We are given that,

Sorted data is given in the Weiss stats which are as follows,

$$\begin{gathered} 3, 3, 4, 4, 4, 4, 4, 5, 5, 5, 5, 5, 5, 5, 5, 5, 5, 6, 6, 6, 6, 6, 6, 6, 6, 6, 6, 6, \\ 7, 7, 7, 7, 7, 7, 7, 7, 7, 7, 7, 7, 7, 7, 7, 7, 8, 8, 8, 8, 8, 8, 8, 8, 8, 8, 8, 8, \\ 8, 8, 8, 8, 8, 9, 9, 9, 9, 9, 9, 9, 9, 9, 9, 9, 10, 10, 10, 10, 11, 11, 12 \end{gathered}$$

As we know that median is the middle value of a sorted data set. Since the number of data values is even, the median is the average of two middle values:-

    $Q_2=\frac{7+7}{2}=\frac{14}{2}=7$

So, roughly $50\%$ the number of pups born below or equal to $7$ pups.

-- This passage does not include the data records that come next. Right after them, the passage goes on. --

**src/rtl/core/circular_list_insert_remove_rotate_assert.svh**
```systemverilog
// ----------------------------------------------------------------------------
// Assertion macros for the circular list block
// Shared property forms used by the RTL checks.
// ----------------------------------------------------------------------------
`ifndef CIRCULAR_LIST_INSERT_REMOVE_ROTATE_ASSERT_SVH
`define CIRCULAR_LIST_INSERT_REMOVE_ROTATE_ASSERT_SVH

// same-cycle implication, off while in reset
`define CL_ASSERT_IMP(label, clk, rst_n, ante, cons) \
    label: assert property (@(posedge clk) disable iff (!rst_n) (ante) |-> (cons)) \
        else $error("circular list check failed");

// next-cycle implication, off while in reset
`define CL_ASSERT_NXT(label, clk, rst_n, ante, cons) \
    label: assert property (@(posedge clk) disable iff (!rst_n) (ante) |=> (cons)) \
        else $error("circular list check failed");

`endif

```
**src/rtl/core/clist_pkg.sv**
```systemverilog
// ----------------------------------------------------------------------------
// clist_pkg
// Types, codes and constants shared by the circular list modules.
// ----------------------------------------------------------------------------
package clist_pkg;

    localparam int CL_MAX_ENTRIES_DEF = 16;
    localparam int DATA_W = 32;

    // command codes
    localparam logic [1:0] CMD_INSERT = 2'd0;
    localparam logic [1:0] CMD_REMOVE = 2'd1;
    localparam logic [1:0] CMD_ROTATE = 2'd2;

    // result status codes
    localparam logic [1:0] ST_OK       = 2'd0;
    localparam logic [1:0] ST_EMPTY    = 2'd1;
    localparam logic [1:0] ST_NOTFOUND = 2'd2;
    localparam logic [1:0] ST_FULL     = 2'd3;

    // last step of the 32-step remainder loop
    localparam logic [4:0] DIV_STEP_LAST = 5'd31;

    typedef struct packed {
        logic [1:0]               cmd;
        logic signed [DATA_W-1:0] operand;
    } cmd_item_t;

    typedef struct packed {
        logic [1:0]               status;
        logic signed [DATA_W-1:0] read_value;
    } rsp_item_t;

    // store read address source
    typedef enum logic [1:0] {
        RD_LAST = 2'd0,
        RD_IDX  = 2'd1,
        RD_NEXT = 2'd2,
        RD_REM  = 2'd3
    } rd_src_t;

    // store write address/data source
    typedef enum logic {
        WR_TAIL  = 1'b0,
        WR_SHIFT = 1'b1
    } wr_src_t;

    // controller -> datapath
    typedef struct packed {
        logic       load_item;
        logic       wr_en;
        wr_src_t    wr_src;
        logic       rd_en;
        rd_src_t    rd_src;
        logic       cnt_inc;
        logic       cnt_dec;
        logic       idx_clr;
        logic       idx_inc;
        logic       div_init;
        logic       div_step;
        logic       set_status;
        logic [1:0] status_code;
        logic       take_value;
        logic       out_load;
    } dp_cmd_t;

    // datapath -> controller
    typedef struct packed {
        logic [1:0] cmd;
        logic       full;
        logic       empty;
        logic       match;
        logic       idx_more;
        logic       div_last;
        logic       out_busy;
    } dp_stat_t;

endpackage

```
**src/rtl/core/circular_list_insert_remove_rotate.sv**
```systemverilog
// ----------------------------------------------------------------------------
// circular_list_insert_remove_rotate
// Ordered circular list of signed 32-bit values in a store of MAX_ENTRIES
// slots. One beat in gives exactly one beat out. Insert (cmd 0) appends after
// the newest entry or returns status full. Remove (cmd 1) checks the newest
// entry, then scans from the oldest upward, deletes the first match and
// compacts the entries behind it; otherwise it returns empty or not found.
// Rotate (cmd 2) returns the entry at (steps mod count) from the oldest, with
// negative steps taken as zero. read_value is zero except on a good rotate;
// unused command codes change nothing and return status ok. Items are handled
// one at a time; rotate runs the 32-step bit-serial remainder unit, and remove
// takes longer the more entries it scans and compacts, since the store gives
// one read per cycle and every compaction move is a read followed by a write.
// A finished result sits in an output register, so the next command beat is
// taken while the previous result is still stalled. No clearing pass follows
// reset; the store holds no valid bits.
// ----------------------------------------------------------------------------
module circular_list_insert_remove_rotate
    import clist_pkg::*;
#(
    parameter int MAX_ENTRIES = CL_MAX_ENTRIES_DEF
)
(
    input  logic      clk,
    input  logic      rst_n,
    input  logic      cmd_valid,
    output logic      cmd_stall,
    input  cmd_item_t cmd_item,
    output logic      rsp_valid,
    input  logic      rsp_stall,
    output rsp_item_t rsp_item
);

    dp_cmd_t  ctl;
    dp_stat_t stat;

    // sequencer: one command in flight, drives the datapath step by step
    clist_ctrl u_ctrl
    (
        .clk       (clk),
        .rst_n     (rst_n),
        .cmd_valid (cmd_valid),
        .cmd_stall (cmd_stall),
        .stat      (stat),
        .ctl       (ctl)
    );

    // store, counters, remainder unit and result register
    clist_dp #(
        .MAX_ENTRIES (MAX_ENTRIES)
    ) u_dp
    (
        .clk       (clk),
        .rst_n     (rst_n),
        .cmd_item  (cmd_item),
        .ctl       (ctl),
        .stat      (stat),
        .rsp_stall (rsp_stall),
        .rsp_valid (rsp_valid),
        .rsp_item  (rsp_item)
    );

endmodule

```
**src/rtl/core/clist_dp.sv**
```systemverilog
// ----------------------------------------------------------------------------
// clist_dp
// Entry store, count, scan index, remainder unit and result register.
// ----------------------------------------------------------------------------
`include "circular_list_insert_remove_rotate_assert.svh"

module clist_dp
    import clist_pkg::*;
#(
    parameter int MAX_ENTRIES = CL_MAX_ENTRIES_DEF
)
(
    input  logic      clk,
    input  logic      rst_n,
    input  cmd_item_t cmd_item,
    input  dp_cmd_t   ctl,
    output dp_stat_t  stat,
    input  logic      rsp_stall,
    output logic      rsp_valid,
    output rsp_item_t rsp_item
);

    localparam int IW = $clog2(MAX_ENTRIES);
    localparam int CW = $clog2(MAX_ENTRIES + 1);

    logic [DATA_W-1:0] mem [MAX_ENTRIES];

    logic [CW-1:0]     count_reg;
    logic [IW-1:0]     idx_reg;
    logic [1:0]        cmd_reg;
    logic [DATA_W-1:0] operand_reg;
    logic [DATA_W-1:0] dvd_reg;
    logic [CW-1:0]     rem_reg;
    logic [4:0]        step_reg;
    logic [DATA_W-1:0] rd_data_reg;
    logic [1:0]        status_reg;
    logic [DATA_W-1:0] value_reg;
    logic              rsp_valid_reg;
    rsp_item_t         rsp_item_reg;

    logic [CW-1:0]     idx_plus1;
    logic [CW-1:0]     last_idx;
    logic [CW:0]       trial;
    logic [CW:0]       trial_diff;
    logic              trial_ge;
    logic [IW-1:0]     rd_addr;
    logic [IW-1:0]     wr_addr;
    logic [DATA_W-1:0] wr_data;

    assign idx_plus1  = CW'(idx_reg) + CW'(1);
    assign last_idx   = count_reg - CW'(1);
    assign trial      = {rem_reg, dvd_reg[DATA_W-1]};
    assign trial_diff = trial - {1'b0, count_reg};
    assign trial_ge   = trial >= {1'b0, count_reg};

    always_comb
    begin
        case (ctl.rd_src)
            RD_LAST: rd_addr = last_idx[IW-1:0];
            RD_IDX:  rd_addr = idx_reg;
            RD_NEXT: rd_addr = idx_plus1[IW-1:0];
            RD_REM:  rd_addr = rem_reg[IW-1:0];
            default: rd_addr = idx_reg;
        endcase
    end

    always_comb
    begin
        case (ctl.wr_src)
            WR_TAIL:
            begin
                wr_addr = count_reg[IW-1:0];
                wr_data = operand_reg;
            end
            WR_SHIFT:
            begin
                wr_addr = idx_reg;
                wr_data = rd_data_reg;
            end
            default:
            begin
                wr_addr = idx_reg;
                wr_data = rd_data_reg;
            end
        endcase
    end

    // single-port-style store: one write, one registered read per cycle
    always_ff @(posedge clk)
    begin
        if (ctl.wr_en)
        begin
            mem[wr_addr] <= wr_data;
        end
        if (ctl.rd_en)
        begin
            rd_data_reg <= mem[rd_addr];
        end
    end

    // payload registers
    always_ff @(posedge clk)
    begin
        if (ctl.load_item)
        begin
            cmd_reg     <= cmd_item.cmd;
            operand_reg <= cmd_item.operand;
            status_reg  <= ST_OK;
            value_reg   <= '0;
        end
        else
        begin
            if (ctl.set_status)
            begin
                status_reg <= ctl.status_code;
            end
            if (ctl.take_value)
            begin
                value_reg <= rd_data_reg;
            end
        end

        // steps mod count, one quotient bit per cycle; negative steps read as zero
        if (ctl.div_init)
        begin
            rem_reg <= '0;
            dvd_reg <= operand_reg[DATA_W-1] ? '0 : operand_reg;
        end
        else if (ctl.div_step)
        begin
            rem_reg <= trial_ge ? trial_diff[CW-1:0] : trial[CW-1:0];
            dvd_reg <= {dvd_reg[DATA_W-2:0], 1'b0};
        end

        if (ctl.out_load)
        begin
            rsp_item_reg.status     <= status_reg;
            rsp_item_reg.read_value <= value_reg;
        end
    end

    // control registers
    always_ff @(posedge clk or negedge rst_n)
    begin
        if (!rst_n)
        begin
            count_reg     <= '0;
            idx_reg       <= '0;
            step_reg      <= '0;
            rsp_valid_reg <= 1'b0;
        end
        else
        begin
            if (ctl.cnt_inc)
            begin
                count_reg <= count_reg + CW'(1);
            end
            else if (ctl.cnt_dec)
            begin
                count_reg <= count_reg - CW'(1);
            end

            if (ctl.idx_clr)
            begin
                idx_reg <= '0;
            end
            else if (ctl.idx_inc)
            begin
                idx_reg <= idx_plus1[IW-1:0];
            end

            if (ctl.div_init)
            begin
                step_reg <= '0;
            end
            else if (ctl.div_step)
            begin
                step_reg <= step_reg + 5'd1;
            end

            if (ctl.out_load)
            begin
                rsp_valid_reg <= 1'b1;
            end
            else if (!rsp_stall)
            begin
                rsp_valid_reg <= 1'b0;
            end
        end
    end

    assign stat.cmd      = cmd_reg;
    assign stat.full     = (count_reg == CW'(MAX_ENTRIES));
    assign stat.empty    = (count_reg == '0);
    assign stat.match    = (rd_data_reg == operand_reg);
    assign stat.idx_more = (idx_plus1 < count_reg);
    assign stat.div_last = (step_reg == DIV_STEP_LAST);
    assign stat.out_busy = rsp_valid_reg && rsp_stall;

    assign rsp_valid = rsp_valid_reg;
    assign rsp_item  = rsp_item_reg;

    `CL_ASSERT_IMP(a_count_bound, clk, rst_n, 1'b1, count_reg <= CW'(MAX_ENTRIES))
    `CL_ASSERT_IMP(a_tail_not_full, clk, rst_n, ctl.wr_en && ctl.wr_src == WR_TAIL, !stat.full)
    `CL_ASSERT_IMP(a_load_free, clk, rst_n, ctl.out_load, !(rsp_valid_reg && rsp_stall))
    `CL_ASSERT_NXT(a_rem_below, clk, rst_n, ctl.div_step, rem_reg < count_reg)

endmodule

```
**src/rtl/core/clist_ctrl.sv**
```systemverilog
// ----------------------------------------------------------------------------
// clist_ctrl
// Sequencer for insert, remove (check newest, scan, compact) and rotate.
// ----------------------------------------------------------------------------
module clist_ctrl
    import clist_pkg::*;
(
    input  logic     clk,
    input  logic     rst_n,
    input  logic     cmd_valid,
    output logic     cmd_stall,
    input  dp_stat_t stat,
    output dp_cmd_t  ctl
);

    typedef enum logic [11:0] {
        S_IDLE      = 12'b0000_0000_0001,
        S_DECODE    = 12'b0000_0000_0010,
        S_LAST_CMP  = 12'b0000_0000_0100,
        S_SCAN_RD   = 12'b0000_0000_1000,
        S_SCAN_CMP  = 12'b0000_0001_0000,
        S_SHIFT_RD  = 12'b0000_0010_0000,
        S_SHIFT_WR  = 12'b0000_0100_0000,
        S_DIV       = 12'b0000_1000_0000,
        S_ROT_RD    = 12'b0001_0000_0000,
        S_ROT_DATA  = 12'b0010_0000_0000,
        S_DONE      = 12'b0100_0000_0000,
        S_SPARE     = 12'b1000_0000_0000
    } state_t;

    state_t state_reg;
    state_t state_next;

    always_comb
    begin
        ctl        = '0;
        state_next = state_reg;
        case (state_reg)
            S_IDLE:
            begin
                if (cmd_valid)
                begin
                    ctl.load_item = 1'b1;
                    state_next    = S_DECODE;
                end
            end
            S_DECODE:
            begin
                case (stat.cmd)
                    CMD_INSERT:
                    begin
                        if (stat.full)
                        begin
                            ctl.set_status  = 1'b1;
                            ctl.status_code = ST_FULL;
                        end
                        else
                        begin
                            ctl.wr_en   = 1'b1;
                            ctl.wr_src  = WR_TAIL;
                            ctl.cnt_inc = 1'b1;
                        end
                        state_next = S_DONE;
                    end
                    CMD_REMOVE:
                    begin
                        if (stat.empty)
                        begin
                            ctl.set_status  = 1'b1;
                            ctl.status_code = ST_EMPTY;
                            state_next      = S_DONE;
                        end
                        else
                        begin
                            ctl.rd_en  = 1'b1;
                            ctl.rd_src = RD_LAST;
                            state_next = S_LAST_CMP;
                        end
                    end
                    CMD_ROTATE:
                    begin
                        if (stat.empty)
                        begin
                            ctl.set_status  = 1'b1;
                            ctl.status_code = ST_EMPTY;
                            state_next      = S_DONE;
                        end
                        else
                        begin
                            ctl.div_init = 1'b1;
                            state_next   = S_DIV;
                        end
                    end
                    default:
                    begin
                        state_next = S_DONE;
                    end
                endcase
            end
            S_LAST_CMP:
            begin
                if (stat.match)
                begin
                    ctl.cnt_dec = 1'b1;
                    state_next  = S_DONE;
                end
                else
                begin
                    ctl.idx_clr = 1'b1;
                    state_next  = S_SCAN_RD;
                end
            end
            S_SCAN_RD:
            begin
                if (stat.idx_more)
                begin
                    ctl.rd_en  = 1'b1;
                    ctl.rd_src = RD_IDX;
                    state_next = S_SCAN_CMP;
                end
                else
                begin
                    ctl.set_status  = 1'b1;
                    ctl.status_code = ST_NOTFOUND;
                    state_next      = S_DONE;
                end
            end
            S_SCAN_CMP:
            begin
                if (stat.match)
                begin
                    state_next = S_SHIFT_RD;
                end
                else
                begin
                    ctl.idx_inc = 1'b1;
                    state_next  = S_SCAN_RD;
                end
            end
            S_SHIFT_RD:
            begin
                if (stat.idx_more)
                begin
                    ctl.rd_en  = 1'b1;
                    ctl.rd_src = RD_NEXT;
                    state_next = S_SHIFT_WR;
                end
                else
                begin
                    ctl.cnt_dec = 1'b1;
                    state_next  = S_DONE;
                end
            end
            S_SHIFT_WR:
            begin
                ctl.wr_en   = 1'b1;
                ctl.wr_src  = WR_SHIFT;
                ctl.idx_inc = 1'b1;
                state_next  = S_SHIFT_RD;
            end
            S_DIV:
            begin
                ctl.div_step = 1'b1;
                if (stat.div_last)
                begin
                    state_next = S_ROT_RD;
                end
            end
            S_ROT_RD:
            begin
                ctl.rd_en  = 1'b1;
                ctl.rd_src = RD_REM;
                state_next = S_ROT_DATA;
            end
            S_ROT_DATA:
            begin
                ctl.take_value = 1'b1;
                state_next     = S_DONE;
            end
            S_DONE:
            begin
                if (!stat.out_busy)
                begin
                    ctl.out_load = 1'b1;
                    state_next   = S_IDLE;
                end
            end
            default:
            begin
                state_next = S_IDLE;
            end
        endcase
    end

    always_ff @(posedge clk or negedge rst_n)
    begin
        if (!rst_n)
        begin
            state_reg <= S_IDLE;
        end
        else
        begin
            state_reg <= state_next;
        end
    end

    assign cmd_stall = (state_reg != S_IDLE);

endmodule

```
## src/hw/rtl/tcpa_ram.sv

```systemverilog
module tcpa_ram #(
    parameter int WIDTH = 8,
    parameter int DEPTH = 16
) (
    input  logic                     i_clk,
    input  logic                     i_we,
    input  logic [$clog2(DEPTH)-1:0] i_waddr,
    input  logic [WIDTH-1:0]         i_wdata,
    input  logic                     i_re,
    input  logic [$clog2(DEPTH)-1:0] i_raddr,
    output logic [WIDTH-1:0]         o_rdata
);

    logic [WIDTH-1:0] mem [DEPTH];
    logic [WIDTH-1:0] r_rdata;

    always_ff @(posedge i_clk) begin
        if (i_we) begin
            mem[i_waddr] <= i_wdata;
        end
        if (i_re) begin
            r_rdata <= mem[i_raddr];
        end
    end

    assign o_rdata = r_rdata;

endmodule

```

## config.mk

```make
export PLATFORM = sky130hd
export DESIGN_NAME = tcpa_ram
export DESIGN_NICKNAME = d
export VERILOG_FILES = /design/src/hw/rtl/tcpa_ram.sv
export SDC_FILE = /design/constraint.sdc
export NUM_CORES = 1
export LEC_CHECK = 0
export BUFFER_PORTS_ARGS = -buffer_cell sky130_fd_sc_hd__clkbuf_2
export CAP_MARGIN = 30
export CORE_AREA = 2 2 111 113
export CTS_BUF_LIST = sky130_fd_sc_hd__clkbuf_16
export DETAILED_ROUTE_END_ITERATION = 10
export DIE_AREA = 0 0 113 115
export GPL_ROUTABILITY_DRIVEN = 1
export SYNTH_ARGS = -nofsm -noshare
export SYNTH_HDL_FRONTEND = slang
export SYNTH_SLANG_ARGS = --single-unit
```

## constraint.sdc

```tcl
create_clock -name i_clk -period 4.5 [get_ports i_clk]
set_input_delay 0.45 -clock i_clk [delete_from_list [all_inputs] [get_ports i_clk]]
set_output_delay 0.45 -clock i_clk [all_outputs]
set_load 0.01 [all_outputs]
```

# Word-level counts from Yosys, hierarchy flattened
# Memories as Yosys holds them, arrays and structs flattened. A register that Yosys moved wholly into a read port is not among the register bits.
# Cells that the tools add are included.
dict set report classes {
  n_shift 0
  div_mod_pow 0
  mux 2
  multipliers 0
  add_sub_neg 0
  order_cmp 0
  bitwise 0
  n_reduce_logical 0
  eq_ne 0
}
# cell n
set ops {}
lappend ops {{1-bit 2-to-1 mux} 2}
dict set report totals {
  in_bits 19
  latch_bits 0
  memories 1
  output_inout_bits 8
  elab_cells 3
  mem_bits_rw 128
  regBits 0
  rom_bits 0
}
# memory words word_bits read_ports rd_ports_with_merged_regs wr line_no
set memory_table {}
lappend memory_table {mem 16 8 1 1 1 14} ;# logic [WIDTH-1:0] mem [DEPTH];

# Logic depth before layout (Yosys ltp)
dict set report depth {
  ltp_word 2
  depth_mapped 5
  mapped_depth_nobuf 3
}

# Worst setup path after synthesis
# OpenSTA, ideal clock, no wires.
dict set report synth_path {
  kind {in2reg}
  startpoint {input i_waddr[2]}
  endpoint {memory mem[0][0] (enable)}
  setup_time_ns 0.383
  stages 2
  n_path_buf 0
  t_arrival_ns 1.560
  required_time_ns 4.117
  path_slack_ns 2.557
  cell_sequence {or3b_2 -> nor3_1}
}
# element line_no
set synth_rtl {}
lappend synth_rtl {{start: declaration} 7} ;# input logic [$clog2(DEPTH)-1:0] i_waddr,
lappend synth_rtl {{end: declaration} 14}
# Straight into the memory's write port.

==> results_dict.tcl <==
set metrics [dict create \
    core_area_mm2 0.0118 \
    path_buf_inv 2 \
    slew_headroom 0.364 \
    cts_resized 0 \
    min_period_over_period 0.480 \
    grt_max_degree 33 \
    final_cell_mix "edfxtp_1, clkbuf_2, mux4_2" \
    drc 3 \
    rsz0062_at_grt "false" \
    synth_nets 248 \
    hold_path_class "in -> reg" \
    syn_area_per_cell_um2 22.8 \
    num_vias 2465 \
    hpwl_um 6660 \
    postCtsSetupRepairBufs 0 \
    clkLatencyLatePin_ps 410 \
    fin_tns_setup_ps 0 \
    cp_max_fo 21 \
    syn_area_mm2 0.00523 \
    synthToLayoutAreaGrowth_pct 16.4 \
    peakVddDrop_mv 0.254 \
    grt_pass1_vias 2480 \
    finalHoldViolCount 0 \
    reg2reg_from "mem[0][4]" \
    cts_tree "yes" \
    cts_hold_buf 0 \
    worstPathRequired_ps 4650 \
    synth_ff_type "edfxtp_1" \
    power.leakage_uw 0.00205 \
    crit_path_end_kind "flop" \
    tightest_slew_ps 950 \
    ys_seq_area_frac 0.781 \
    start_kind "input pin" \
    maxCapViolCount 0 \
    failed_checks "DRC" \
    setup_viol 0 \
    ff_latch_area_mm2 0.00408 \
    gp_congestion 0.690 \
    crit_chain "clkbuf_2 -> buf_4 -> mux4_1 -> a22oi_1 -> nand2_1" \
    skew_ps 6.12 \
    clockRootBuffer "clkbuf_16" \
    synth-edff-count 136 \
    numCtsBuffers 17 \
    cts_buffer_depth 2 \
    drive_gt1_frac 0.279 \
    finalNonFillerCells 434 \
    io_pins 27 \
    nFillCells 918 \
    ys_types 18 \
    critical-path-top-delay-family "buffers and inverters" \
    yosysWarnings 0 \
    async_reset_ff_frac 0 \
    dieHeight_um 115 \
    layout_commonest_cell "edfxtp_1" \
    antenna_left 0 \
    slowest_delay_ps 600 \
    diodes 0 \
    drt_first_iter_violations 244 \
    holdPathEnd "mem[15][7]" \
    ff2ff_path_depth 3 \
    post_drt_wl_per_cell_um 24.0 \
    vias_per_cell 5.68 \
    final_max_slew_viol_count 0 \
    yosysTopAreaCellShare 0.781 \
    grt_pass1_wl_um 15800 \
    period_needed_ps 2160 \
    syn_inst 229 \
    synth.largest_area_cell "edfxtp_1" \
    gr-total-overflow 0 \
    slowest_stage "clkbuf_2" \
    grt_use_total 0.177 \
    multi_input_area_mm2 0.00107 \
    status "finished with violations" \
    ys_ff_latch 136 \
    r2r_slack_ps 3060 \
    antenna_found_initial 0 \
    synth.area.top_cells "edfxtp_1, mux4_2, mux4_1, a22oi_1, nor2_1" \
    h-tree-depth 4 \
    wl_um 10400 \
    rows 40 \
    place_inst 405 \
    worstHoldStart "i_wdata[7]" \
    fmax_ghz 0.463 \
    cp.arrival_ps 2310 \
    port_buffers 26 \
    clock_sinks 136 \
    die_w_um 113 \
    reg2reg_to "o_rdata[4]" \
    start_util 0.443 \
    dieArea_mm2 0.0130 \
    path_class "in -> reg" \
    power_density_mw_per_mm2 451 \
    dr.pass1.iters 7 \
    hold_path_depth 1 \
    final_nets 296 \
    clkTransAtPathRegs_ps 60 \
]
[synthesized netlist by cell type (all sizes together), types with 2 or more instances]
master,n
nand2b,2
edfxtp,136
nand3b,2
a22oi,16
clkdlybuf4s25,3
nor2,13
nor3,4
mux4,32
nand2,9
buf,7
[cells by family (layout without fill, tap and decap cells)]
family | count (synthesis) | after routing | synth area share
DFF | 136 | 136 | 0.781
and+or+nand+nor | 35 | 35 | 0.0314
muxes | 32 | 32 | 0.148
AOI/OAI and AO/OA | 16 | 16 | 0.0230
buffers and inverters | 10 | 68 | 0.0165
[final cells by class]
| cell class | count | share of cell area |
|---|---|---|
| Timing Repair Buffer | 39 | 0.0411 |
| Tap cell | 147 | 0.0302 |
| Sequential cell | 136 | 0.671 |
| Clock inverter | 12 | 0.0121 |
| Clock buffer | 17 | 0.0699 |
| Multi-Input combinational cell | 83 | 0.175 |
[metal layers]
layer	wire length, µm	track usage
met4	72	0.0732
met5	0	0
met1	4610	0.248
met3	662	0.0453
met2	5080	0.268
[sequential cells by signal (all words and copies together) (netlist names)]
signal	cells
mem	128
o_rdata	8
[report_power, final]
group | switching [µW] | internal (µW) | total, µW | leakage (µW)
logic | 75.2 | 52.2 | 127 | 0.000554
clock network | 452 | 727 | 1180 | 0.000261
registers | 7.17 | 1430 | 1440 | 0.00124
total | 535 | 2210 | 2740 | 0.00205
[worst max-delay path by stage]
stage	cells past startpoint	startpoint	slack, ps	end
after floorplan	2	i_waddr[2]	2560	mem[0][0]
after global placement	5	i_raddr[0]	1880	o_rdata[3]
after detailed placement	5	i_raddr[0]	1890	o_rdata[4]
after CTS	5	i_raddr[0]	2330	o_rdata[4]
after global routing	5	i_raddr[0]	2150	o_rdata[3]
final	5	i_raddr[0]	2340	o_rdata[4]
[through the flow]
stage	area [µm²]	util	hold slack, ps	setup WS [ps]	power [µW]
after floorplan	5230	-	549	2560	1530
after global placement	5500	0.466	726	1880	1590
after detailed placement	5590	0.473	737	1890	1590
after CTS	6080	0.515	440	2330	2770
after global routing	6080	0.515	472	2150	2830
final	6080	0.515	442	2340	2740
Power figures use the tool's default switching activity.
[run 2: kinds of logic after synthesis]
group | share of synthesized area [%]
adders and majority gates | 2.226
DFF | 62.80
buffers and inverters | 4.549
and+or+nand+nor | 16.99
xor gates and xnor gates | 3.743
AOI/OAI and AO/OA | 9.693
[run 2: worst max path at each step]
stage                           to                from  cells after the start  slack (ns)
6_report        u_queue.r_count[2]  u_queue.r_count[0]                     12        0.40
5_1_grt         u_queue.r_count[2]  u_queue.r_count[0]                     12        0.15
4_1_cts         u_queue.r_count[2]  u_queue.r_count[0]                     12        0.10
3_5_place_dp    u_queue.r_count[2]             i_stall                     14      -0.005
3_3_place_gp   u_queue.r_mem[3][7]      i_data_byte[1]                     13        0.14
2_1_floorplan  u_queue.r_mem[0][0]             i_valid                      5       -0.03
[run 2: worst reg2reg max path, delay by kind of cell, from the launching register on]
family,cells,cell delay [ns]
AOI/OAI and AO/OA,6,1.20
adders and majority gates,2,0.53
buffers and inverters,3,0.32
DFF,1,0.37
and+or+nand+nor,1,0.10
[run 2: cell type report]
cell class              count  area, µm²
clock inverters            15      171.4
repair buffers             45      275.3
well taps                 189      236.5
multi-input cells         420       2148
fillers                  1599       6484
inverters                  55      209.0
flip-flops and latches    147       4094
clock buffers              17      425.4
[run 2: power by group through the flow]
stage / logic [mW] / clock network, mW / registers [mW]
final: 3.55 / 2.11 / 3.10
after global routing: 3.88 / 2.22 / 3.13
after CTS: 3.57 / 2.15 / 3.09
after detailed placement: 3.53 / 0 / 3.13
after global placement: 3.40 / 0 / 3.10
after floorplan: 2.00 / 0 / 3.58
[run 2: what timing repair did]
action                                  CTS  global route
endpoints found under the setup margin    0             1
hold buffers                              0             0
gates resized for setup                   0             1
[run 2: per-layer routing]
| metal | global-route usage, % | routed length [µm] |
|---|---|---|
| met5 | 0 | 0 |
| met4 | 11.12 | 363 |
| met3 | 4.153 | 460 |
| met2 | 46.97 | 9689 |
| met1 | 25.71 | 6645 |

Now, the first quartile is the median of values below $Q_2$ i.e.

       $Q_1=6$

So, roughly $25\%$ the number of pups born below or equal to $6$ pups

Now,  the third quartile is the median of values below  $Q_2$

        $Q_3=8$

So, roughly $75\%$ the number of pups born below or equal to $8$ pups

We need to find out the interquartile range

The interquartile range is the difference between $Q_1$ and $Q_3$

     $IQR=Q_3-Q_1=8-6=2$

The middle $50\%$ of the no. of pups born vary about $2$ pups.

We need to find out the five-number summary

The five-number summary is minimum$=3$, first quartile$Q_1=6$, second quartile $Q_2=7$, third quartile $Q_3=8$ and maximum$=12$.

We need to find out the potential outliers.

An outlier is more than $1.5 IQR$ or greater than $Q_3$ or less than $Q_1$

Therefore,

        $$\begin{gathered} Q_3+1.5 IQR=8+\left(1.5\times 2\right)=11 \\ {Q}_1-1.5 IQR=6-\left(1.5\times 2\right)=3 \end{gathered}$$

Hence, there is one outlier i.e. $12$ because it does not lie between $3$ and $11$

We need to find the boxplot which is given below

The whiskers of the boxplot are at a low and high value. The box starts at $Q_1$ and ends at $Q_3$ and has a straight line at the median.